Data shown START

[src/rtl/custom_types.sv]
// Shared types for the 4-bit CPU: opcode and register enums and the 8-bit
// instruction layout with its overlapping operand views.
package custom_types;

  localparam int unsigned DMEM_DEPTH = 16;

  typedef enum logic [3:0] {
    OPCODE_NOP  = 4'h0,
    OPCODE_MOVI = 4'h1,
    OPCODE_ADD  = 4'h2,
    OPCODE_ADDI = 4'h3,
    OPCODE_SUB  = 4'h4,
    OPCODE_SUBI = 4'h5,
    OPCODE_AND  = 4'h6,
    OPCODE_OR   = 4'h7,
    OPCODE_XOR  = 4'h8,
    OPCODE_LSLI = 4'h9,
    OPCODE_LSRI = 4'hA,
    OPCODE_LD   = 4'hB,
    OPCODE_ST   = 4'hC,
    OPCODE_BEQ  = 4'hD,
    OPCODE_BNE  = 4'hE,
    OPCODE_JMP  = 4'hF
  } opcode_t;

  typedef enum logic [1:0] {
    R0 = 2'd0,
    R1 = 2'd1,
    R2 = 2'd2,
    R3 = 2'd3
  } reg_t;

  typedef struct packed {
    reg_t dst;
    reg_t src;
  } regs_t;

  typedef struct packed {
    reg_t       dst;
    logic [1:0] val;
  } imm2_t;

  typedef union packed {
    regs_t      regs;
    imm2_t      imm2;
    logic [3:0] imm4;
  } operand_t;

  typedef struct packed {
    opcode_t  opcode;
    operand_t operand;
  } instruction_t;

endpackage

[src/rtl/memory.sv]
// 16-entry memory: synchronous write, combinational read, async clear.
module memory
  import custom_types::*;
#(
  parameter int unsigned WIDTH = 8
) (
  input  logic             clk,
  input  logic             reset,
  input  logic             we,
  input  logic [3:0]       addr,
  input  logic [WIDTH-1:0] wdata,
  output logic [WIDTH-1:0] rdata
);

  logic [WIDTH-1:0] r_mem [DMEM_DEPTH];

  always_ff @(posedge clk or posedge reset) begin
    if (reset) begin
      for (int unsigned i = 0; i < DMEM_DEPTH; i++) r_mem[i] <= '0;
    end else if (we) begin
      r_mem[addr] <= wdata;
    end
  end

  assign rdata = r_mem[addr];

endmodule

[src/rtl/cpu4_core.sv]
// Single-cycle 4-bit Harvard CPU with internal 16x4 data memory.
// Define CPU_TRACE_EN to print per-cycle architectural state in simulation.
module cpu4_core
  import custom_types::*;
(
  input  logic         clk,
  input  logic         reset,
  input  instruction_t instr_data,
  output logic [3:0]   instr_addr
);

  logic [3:0] r_pc;
  logic [3:0] r_regs [4];
  logic       r_z;

  opcode_t    w_op;
  logic [1:0] w_dst;
  logic [1:0] w_src;
  logic [3:0] w_val;
  logic [3:0] w_imm4;
  logic [3:0] w_rd;
  logic [3:0] w_rs;
  logic [3:0] w_result;
  logic [3:0] w_dmem_rdata;
  logic [3:0] w_pc_next;
  logic       w_reg_we;
  logic       w_dmem_we;

  assign w_op   = instr_data.opcode;
  assign w_dst  = instr_data.operand.regs.dst;
  assign w_src  = instr_data.operand.regs.src;
  assign w_val  = {2'b00, instr_data.operand.imm2.val};
  assign w_imm4 = instr_data.operand.imm4;
  assign w_rd   = r_regs[w_dst];
  assign w_rs   = r_regs[w_src];

  // Every register-writing opcode also updates Z from the written value.
  always_comb begin
    w_result  = '0;
    w_reg_we  = 1'b0;
    w_dmem_we = 1'b0;
    w_pc_next = r_pc + 4'd1;
    case (w_op)
      OPCODE_NOP:  ;
      OPCODE_MOVI: begin w_result = w_val;                 w_reg_we = 1'b1; end
      OPCODE_ADD:  begin w_result = w_rd + w_rs;           w_reg_we = 1'b1; end
      OPCODE_ADDI: begin w_result = w_rd + w_val;          w_reg_we = 1'b1; end
      OPCODE_SUB:  begin w_result = w_rd - w_rs;           w_reg_we = 1'b1; end
      OPCODE_SUBI: begin w_result = w_rd - w_val;          w_reg_we = 1'b1; end
      OPCODE_AND:  begin w_result = w_rd & w_rs;           w_reg_we = 1'b1; end
      OPCODE_OR:   begin w_result = w_rd | w_rs;           w_reg_we = 1'b1; end
      OPCODE_XOR:  begin w_result = w_rd ^ w_rs;           w_reg_we = 1'b1; end
      OPCODE_LSLI: begin w_result = w_rd << w_val[1:0];    w_reg_we = 1'b1; end
      OPCODE_LSRI: begin w_result = w_rd >> w_val[1:0];    w_reg_we = 1'b1; end
      OPCODE_LD:   begin w_result = w_dmem_rdata;          w_reg_we = 1'b1; end
      OPCODE_ST:   w_dmem_we = 1'b1;
      OPCODE_BEQ:  if (r_z)  w_pc_next = w_imm4;
      OPCODE_BNE:  if (!r_z) w_pc_next = w_imm4;
      OPCODE_JMP:  w_pc_next = w_imm4;
      default:     ;
    endcase
  end

  always_ff @(posedge clk or posedge reset) begin
    if (reset) begin
      r_pc <= '0;
      r_z  <= 1'b0;
      for (int unsigned i = 0; i < 4; i++) r_regs[i] <= '0;
    end else begin
      r_pc <= w_pc_next;
      if (w_reg_we) begin
        r_regs[w_dst] <= w_result;
        r_z           <= (w_result == '0);
      end
    end
  end

  memory #(
    .WIDTH(4)
  ) u_dmem (
    .clk  (clk),
    .reset(reset),
    .we   (w_dmem_we),
    .addr (w_rs),
    .wdata(w_rd),
    .rdata(w_dmem_rdata)
  );

  assign instr_addr = r_pc;

`ifdef CPU_TRACE_EN
  always @(posedge clk) begin
    if (!reset)
      $display("%0t pc=%0d op=%s r0=%0d r1=%0d r2=%0d r3=%0d z=%0d", $time, r_pc,
               w_op.name(), r_regs[0], r_regs[1], r_regs[2], r_regs[3], r_z);
  end
`endif

endmodule

[config.mk]
export PLATFORM = sky130hd
export DESIGN_NAME = cpu4_core
export DESIGN_NICKNAME = d
export VERILOG_FILES = /design/src/rtl/custom_types.sv /design/src/rtl/memory.sv /design/src/rtl/cpu4_core.sv
export SDC_FILE = /design/constraint.sdc
export NUM_CORES = 1
export LEC_CHECK = 0
export BUFFER_PORTS_ARGS = -buffer_cell sky130_fd_sc_hd__buf_2
export CORE_MARGIN = 5
export CORE_UTILIZATION = 48
export CTS_CLUSTER_DIAMETER = 40
export DETAILED_ROUTE_END_ITERATION = 7
export SLEW_MARGIN = 20
export SYNTH_ARGS = -nofsm -noshare
export SYNTH_HDL_FRONTEND = slang
export SYNTH_SLANG_ARGS = --single-unit
[constraint.sdc]
create_clock -name clk -period 4.3 [get_ports clk]
set_clock_uncertainty 0.2 [all_clocks]
set_input_delay 0 -clock clk [delete_from_list [all_inputs] [get_ports clk]]
set_output_delay 0 -clock clk [all_outputs]
set_load 0.005 [all_outputs]
==> run summary, run 1 <==
The run finished with clean final reports. Yosys mapped a number of flops with a built-in enable equal to 0. In this run, post-CTS repair resized a total of 0 instances.

The share of the clock period used by the worst path was 86.4%. The path with the worst hold slack has its endpoint at instr_addr[0]. The remaining design rule violation count is 0. The worst register-to-register path has a depth of 12. The worst setup path is launched from an input port.

The synthesized design contains 85 register bits. The logs give 0.725 ns for the pre-CTS setup slack and 0 for the total count of hold-check failures in the final report. The logs give 3,731 for the number of global-route vias before repair and 2 for the number of buffers on the longest clock path. The run gives 0.904 as the weighted congestion at the end of routability-driven global placement. In this run the tightest slew margin relative to its limit is 31.2%. Timing would allow up to 0.269 GHz. The buffer count from post-CTS setup fixing was 0; the mean instance size in the synthesized netlist was 10.1 um2. The detail route stage leaves a number of antenna-violating nets equal to 0. Across the VDD grid, the largest voltage drop is 0.304 mV. The detailed-route wire length per cell works out to 18.1 um.

For the net count of the mapped netlist, the log shows 512. The quantity of I/O buffers inserted on ports was 13; the sequential area share after synthesis was 43.4%. CTS placed an instance of sky130_fd_sc_hd__clkbuf_8 at the clock tree root. The clock transition at the registers of the reported paths is 0.09 ns, and the number of max-cap violations is 0. The via count normalized by instance count is 5.71. From bottom edge to top edge, the die measures 111 um. Setup violations remaining at the end of the flow were counted as 0.

The repair_antennas step left the layout with diodes totalling 0. Summed over all cells, the static leakage comes to 2.24 nW. The critical path capture point type is a flop. TritonCTS built the clock tree. Overall routed net length: 11,500 um. The reg-to-reg endpoint is r_z. Counting instances, the worst hold path has a depth of 4. Register-to-register path setup slack: 0.71 ns. Before antenna repair, the detailed router went through 4 iterations. After detailed placement, the total cell area comes to 5040 um2. The first global-routing pass estimated 19,600 um of wire.

The startpoint identified for the worst register-to-register timing path is r_regs[0]. The kind of path behind the tightest hold check is in2reg. Synthesis handed over a netlist of 484 instances. During I/O placement, the number of pins put on the boundary was 14. For the post-layout total power, the log shows 3.30 mW. After synthesis the cells add up to 4910 um2. Of all flip-flops after synthesis, the portion carrying an async set or reset was 100%.

STA puts the critical path data required time at 4.36 ns. The actual transition at the worst max-transition pin was 1.03 ns; the final count of pins violating max slew was 0. Measured along the x axis, the die boundary spans 111 um. Setup slack on the critical path of the routed design comes to 0.586 ns. The logs give 51 for the number of different library cells in the post-synthesis netlist and 7980 um for the estimated wirelength of the detail-placed design. In this run the power density over the cells is 625 nW/um2. For this run, the total global-route usage over all layers was measured as 19.6%.

The share of synthesized area in the top cell type comes to 43.4%. The worst hold path begins at instr_data[7]. The final route contains 3,623 vias. The critical path in this run is classified as in2reg. The final layout contains 521 nets. The largest total area in the synthesized netlist belongs to sky130_fd_sc_hd__dfrtp_1.

CTS saw 85 sinks. Cells with a size suffix above 1 make up 16.5% of the layout. Setup repair after global routing left no endpoint under its margin. Compared with the post-synthesis result, the final layout area differs by 7.78%. CTS buffer count: 9.

The standard-cell row count is 37. Of all nets on the critical path, the largest fanout is 14. The number of hold buffers added after CTS was 6. The first routing iteration left 293 violations. Entering global routing, the biggest net connects 47 pins. Yosys instantiated no cell more often than sky130_fd_sc_hd__dfrtp_1. By area the synthesized netlist is led by sky130_fd_sc_hd__dfrtp_1 (43%), sky130_fd_sc_hd__mux2i_1 (8.0%), sky130_fd_sc_hd__mux2_2 (7.3%). During synthesis, Yosys emitted a total of 0 warnings. The worst path in the final design needs a cycle of 3.71 ns, including I/O delays and setup.

Once layout is done, the placed cells without fillers occupy 5290 um2. For this run the aggregate overflow at the end of global routing stands at 0. For this run, the leading register cell type out of synthesis is sky130_fd_sc_hd__dfrtp_1. The tightest hold path in the finished design has a slack of 0.0849 ns.

Floorplan die area: 12,300 um2. The tools report the initial antenna violation count as 0. Data arrives at the worst endpoint at 3.78 ns. The setup TNS is 0 ns. For this configuration, the core starts out at a cell density of 48.4%. The core region is 10,100 um2.

For the deepest level of the CTS H-tree, the log shows 3. Sorting the synthesized cells by how often they occur yields sky130_fd_sc_hd__dfrtp_1 (85), sky130_fd_sc_hd__nand2_1 (68), sky130_fd_sc_hd__o21ai_0 (58), sky130_fd_sc_hd__mux2i_1 (39), sky130_fd_sc_hd__mux2_2 (32). The later pin in the worst-skew pair is clocked with a latency of 0.36 ns.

Data shown END

> **Problem**
Show all lines above that contain "density".

> **Exercise output**
STA puts the critical path data required time at 4.36 ns. The actual transition at the worst max-transition pin was 1.03 ns; the final count of pins violating max slew was 0. Measured along the x axis, the die boundary spans 111 um. Setup slack on the critical path of the routed design comes to 0.586 ns. The logs give 51 for the number of different library cells in the post-synthesis netlist and 7980 um for the estimated wirelength of the detail-placed design. In this run the power density over the cells is 625 nW/um2. For this run, the total global-route usage over all layers was measured as 19.6%.
Floorplan die area: 12,300 um2. The tools report the initial antenna violation count as 0. Data arrives at the worst endpoint at 3.78 ns. The setup TNS is 0 ns. For this configuration, the core starts out at a cell density of 48.4%. The core region is 10,100 um2.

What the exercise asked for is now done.